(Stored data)
- - - -

===== src/rtl/window_feeder_pkg.sv =====
// Shared constants and FSM state encoding for the window feeder and processing_block.
package window_feeder_pkg;

  localparam int WF_INPUT_WIDTH     = 8;
  localparam int WF_MAX_LINE_LENGTH = 16;

  typedef enum logic [1:0] {
    ST_EMPTY  = 2'd0,
    ST_PRIMED = 2'd1,
    ST_FLUSH  = 2'd2
  } wf_state_e;

endpackage


===== src/rtl/window_feeder.sv =====
// Slides a 3-tap (left, middle, right) window along each incoming line with edge borders.
// Build option: WINDOW_FEEDER_ZERO_PAD_EN selects zero borders instead of edge replication.
module window_feeder
  import window_feeder_pkg::*;
#(
  parameter int INPUT_WIDTH     = WF_INPUT_WIDTH,
  parameter int MAX_LINE_LENGTH = WF_MAX_LINE_LENGTH,
  localparam int CW             = $clog2(MAX_LINE_LENGTH + 1)
) (
  input  logic                   clk,
  input  logic                   reset,
  input  logic [INPUT_WIDTH-1:0] s_data,
  input  logic                   s_valid,
  input  logic                   s_last,
  output logic                   s_ready,
  output logic [INPUT_WIDTH-1:0] left_output,
  output logic [INPUT_WIDTH-1:0] middle_output,
  output logic [INPUT_WIDTH-1:0] right_output,
  output logic                   enable,
  input  logic                   m_ready,
  output logic [CW-1:0]          col_index,
  output logic                   overflow
);

`ifdef WINDOW_FEEDER_ZERO_PAD_EN
  localparam bit ZERO_PAD = 1'b1;
`else
  localparam bit ZERO_PAD = 1'b0;
`endif

  localparam logic [CW-1:0] CNT_MAX = CW'(MAX_LINE_LENGTH);

  function automatic logic [INPUT_WIDTH-1:0] border(input logic [INPUT_WIDTH-1:0] smp);
    return ZERO_PAD ? '0 : smp;
  endfunction

  wf_state_e              state_q, state_d;
  logic [INPUT_WIDTH-1:0] left_q, left_d, mid_q, mid_d;
  logic [INPUT_WIDTH-1:0] lo_q, lo_d, mo_q, mo_d, ro_q, ro_d;
  logic                   en_q, en_d;
  logic [CW-1:0]          cnt_q, cnt_d, col_q, col_d;
  logic                   ovf_q, ovf_d;
  logic                   slot_free, accept;
  logic [CW-1:0]          cnt_inc;

  assign slot_free = !en_q || m_ready;
  assign s_ready   = reset && slot_free && (state_q != ST_FLUSH);
  assign accept    = s_valid && s_ready;
  // cnt_q counts samples accepted in the current line and saturates at the maximum
  assign cnt_inc   = (cnt_q == CNT_MAX) ? cnt_q : cnt_q + CW'(1);

  always_comb begin
    state_d = state_q;
    left_d  = left_q;
    mid_d   = mid_q;
    lo_d    = lo_q;
    mo_d    = mo_q;
    ro_d    = ro_q;
    en_d    = en_q;
    cnt_d   = cnt_q;
    col_d   = col_q;
    ovf_d   = ovf_q;
    if (slot_free) en_d = 1'b0;
    if (accept && cnt_q == CNT_MAX) ovf_d = 1'b1;
    case (state_q)
      ST_EMPTY: begin
        if (accept) begin
          left_d  = border(s_data);
          mid_d   = s_data;
          cnt_d   = cnt_inc;
          state_d = s_last ? ST_FLUSH : ST_PRIMED;
        end
      end
      ST_PRIMED: begin
        if (accept) begin
          lo_d    = left_q;
          mo_d    = mid_q;
          ro_d    = s_data;
          en_d    = 1'b1;
          col_d   = cnt_q - CW'(1);
          left_d  = mid_q;
          mid_d   = s_data;
          cnt_d   = cnt_inc;
          state_d = s_last ? ST_FLUSH : ST_PRIMED;
        end
      end
      ST_FLUSH: begin
        if (slot_free) begin
          lo_d    = left_q;
          mo_d    = mid_q;
          ro_d    = border(mid_q);
          en_d    = 1'b1;
          col_d   = cnt_q - CW'(1);
          cnt_d   = '0;
          state_d = ST_EMPTY;
        end
      end
      default: state_d = ST_EMPTY;
    endcase
  end

  always_ff @(posedge clk) begin
    if (!reset) begin
      state_q <= ST_EMPTY;
      left_q  <= '0;
      mid_q   <= '0;
      lo_q    <= '0;
      mo_q    <= '0;
      ro_q    <= '0;
      en_q    <= 1'b0;
      cnt_q   <= '0;
      col_q   <= '0;
      ovf_q   <= 1'b0;
    end else begin
      state_q <= state_d;
      left_q  <= left_d;
      mid_q   <= mid_d;
      lo_q    <= lo_d;
      mo_q    <= mo_d;
      ro_q    <= ro_d;
      en_q    <= en_d;
      cnt_q   <= cnt_d;
      col_q   <= col_d;
      ovf_q   <= ovf_d;
    end
  end

  assign left_output   = lo_q;
  assign middle_output = mo_q;
  assign right_output  = ro_q;
  assign enable        = en_q;
  assign col_index     = col_q;
  assign overflow      = ovf_q;

endmodule


===== config.mk =====
export PLATFORM = sky130hd
export DESIGN_NAME = window_feeder
export DESIGN_NICKNAME = d
export VERILOG_FILES = /design/src/rtl/window_feeder_pkg.sv /design/src/rtl/window_feeder.sv
export SDC_FILE = /design/constraint.sdc
export NUM_CORES = 1
export LEC_CHECK = 0
export CAP_MARGIN = 10
export CORE_MARGIN = 2
export CORE_UTILIZATION = 51
export CTS_BUF_LIST = sky130_fd_sc_hd__clkbuf_16
export CTS_CLUSTER_SIZE = 10
export DETAILED_ROUTE_END_ITERATION = 12
export GPL_TIMING_DRIVEN = 1
export PLACE_DENSITY_LB_ADDON = 0.1
export SLEW_MARGIN = 20
export SYNTH_ARGS = -nofsm -noshare
export SYNTH_HDL_FRONTEND = slang
export SYNTH_SLANG_ARGS = --single-unit

===== constraint.sdc =====
create_clock -name clk -period 2.05 [get_ports clk]
set_clock_uncertainty 0.1 [all_clocks]
set_input_delay 0.205 -clock clk [delete_from_list [all_inputs] [get_ports clk]]
set_output_delay 0.205 -clock clk [all_outputs]
set_load 0.01 [all_outputs]

---- Word-level counts from Yosys, hierarchy flattened ----
Index checks and enable logic that the tools add are counted.
word-level totals
  flip-flop bits (word level) ............. 54
  input bits .............................. 13
  output and inout port bits .............. 32
operators by class
  add/subtract/negate cells ............... 2
  equality and inequality tests ........... 9
  multiplexer cells ....................... 24
  reduce and logical (&&, ||, !) cells .... 16
operators by type and width
  operator                                          count
  case mux 8 bit (2 select lines)                   4
  2-to-1 mux 8 bit                                  5
  2-to-1 mux 5 bit                                  5
  case mux 5 bit (2 select lines)                   2
  != test 2 bit, second input constant              5
  2-to-1 mux 2 bit                                  3
  AND reduction 3 bit                               2
  nonzero test 2 bit                                3
  adder 5 x 1 -> 5 bit, second input constant       1
  == test 5 bit, second input constant              1
  subtractor 5 x 1 -> 5 bit, second input constant  1
  logical AND 1 bit                                 4
  case mux 2 bit (2 select lines)                   1
  AND reduction 2 bit                               2
  AND reduction 4 bit                               1
  2-to-1 mux 1 bit                                  3
  == test 2 x 1 -> 1 bit, second input constant     1
  == test 2 bit, second input constant              1
  logical NOT 2 bit                                 1
  != test 2 x 1 -> 1 bit, second input constant     1
  case mux 1 bit (2 select lines)                   1
  OR reduction 2 bit                                1
  logical NOT 1 bit                                 1
  logical OR 1 bit                                  1

---- Depth between registers and ports, before layout ----
  word-level depth ........................ 7
  depth in mapped cells ................... 10
  mapped depth without buffers ............ 7

---- Worst setup path after synthesis ----
OpenSTA, ideal clock, no wires.
  kind .................................... register -> register
  from .................................... reg state_q[0]
  to ...................................... reg col_q[2], in the netlist col_index[2]
  setup time .............................. 0.074 ns
  arrival ................................. 1.540 ns
  data required time ...................... 1.876 ns
  setup slack ............................. 0.336 ns
  cell stages (with the launch flop) ...... 11
  path buffers ............................ 3
  clock period less this slack ............ 1.714 ns
  path through ............................ dfxtp_1 > inv_1 > ha_1 > buf_6 > nor2b_4 > nand3_2 > a21oi_2 > buf_4 > buf_6 > nand3_1 > o21ai_0
between the ends
  cells in the longest elaborated chain, start to end .. 5
RTL lines
  item                           RTL line              RTL
  start: declaration             window_feeder.sv:37   wf_state_e state_q, state_d;
  start signal: assignment       window_feeder.sv:115  state_q <= state_d;
  != test 2 bit                  window_feeder.sv:47   assign s_ready = reset && slot_free && (state_q != ST_FLUSH);
  logical AND 1 bit              window_feeder.sv:47
  logical AND 1 bit              window_feeder.sv:48   assign accept = s_valid && s_ready;
  != test 2 bit (no line)        n/a
  AND reduction 3 bit (no line)  n/a
  end signal: assignment         window_feeder.sv:123  col_q <= col_d;
  end: declaration               window_feeder.sv:41   logic [CW-1:0] cnt_q, cnt_d, col_q, col_d;
Several ways; a longest one is shown, not always the timed one.
A chain may end at the register's enable or synchronous reset.

---- Worst setup path after layout ----
  from .................................... reg state_q[0]
  to ...................................... reg ro_q[4], in the netlist right_output[4]
between the ends
  cells in the longest elaborated chain, start to end .. 5
RTL lines
  item                           RTL line              RTL
  != test 2 bit                  window_feeder.sv:47
  logical AND 1 bit              window_feeder.sv:47
  logical AND 1 bit              window_feeder.sv:48
  != test 2 bit (no line)        n/a
  AND reduction 3 bit (no line)  n/a
  end signal: assignment         window_feeder.sv:120  ro_q <= ro_d;
  end: declaration               window_feeder.sv:39   logic [INPUT_WIDTH-1:0] lo_q, lo_d, mo_q, mo_d, ro_q, ro_d;
Several ways; a longest one is shown, not always the timed one.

- - - -

■ Exercise goal
Whenever a line in the records contains the word "borders", copy that line.

■ Task answer
// Slides a 3-tap (left, middle, right) window along each incoming line with edge borders.
// Build option: WINDOW_FEEDER_ZERO_PAD_EN selects zero borders instead of edge replication.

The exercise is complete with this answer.